# Task details
Reproduce this listing from its first line through the line with "export BUFFER_PORTS_ARGS = -buffer_cell", inclusive, leaving out all that follows.

------------------------------------------------------------

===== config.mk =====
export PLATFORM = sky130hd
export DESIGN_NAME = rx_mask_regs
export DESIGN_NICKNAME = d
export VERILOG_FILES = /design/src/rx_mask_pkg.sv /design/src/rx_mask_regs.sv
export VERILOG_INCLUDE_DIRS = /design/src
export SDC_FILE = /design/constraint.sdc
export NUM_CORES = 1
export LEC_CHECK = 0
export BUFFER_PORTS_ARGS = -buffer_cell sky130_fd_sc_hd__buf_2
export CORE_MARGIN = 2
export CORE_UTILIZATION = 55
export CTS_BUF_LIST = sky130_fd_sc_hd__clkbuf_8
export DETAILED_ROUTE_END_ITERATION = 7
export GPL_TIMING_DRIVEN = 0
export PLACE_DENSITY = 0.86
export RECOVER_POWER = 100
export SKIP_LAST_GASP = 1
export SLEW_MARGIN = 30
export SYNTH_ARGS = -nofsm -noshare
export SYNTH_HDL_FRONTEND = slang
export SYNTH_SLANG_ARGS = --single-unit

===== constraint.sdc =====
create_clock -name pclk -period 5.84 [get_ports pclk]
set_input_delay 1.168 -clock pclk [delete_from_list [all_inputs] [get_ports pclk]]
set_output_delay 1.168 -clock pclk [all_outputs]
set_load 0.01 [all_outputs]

------------------------------------------------------------

# Output
===== config.mk =====
export PLATFORM = sky130hd
export DESIGN_NAME = rx_mask_regs
export DESIGN_NICKNAME = d
export VERILOG_FILES = /design/src/rx_mask_pkg.sv /design/src/rx_mask_regs.sv
export VERILOG_INCLUDE_DIRS = /design/src
export SDC_FILE = /design/constraint.sdc
export NUM_CORES = 1
export LEC_CHECK = 0
export BUFFER_PORTS_ARGS = -buffer_cell sky130_fd_sc_hd__buf_2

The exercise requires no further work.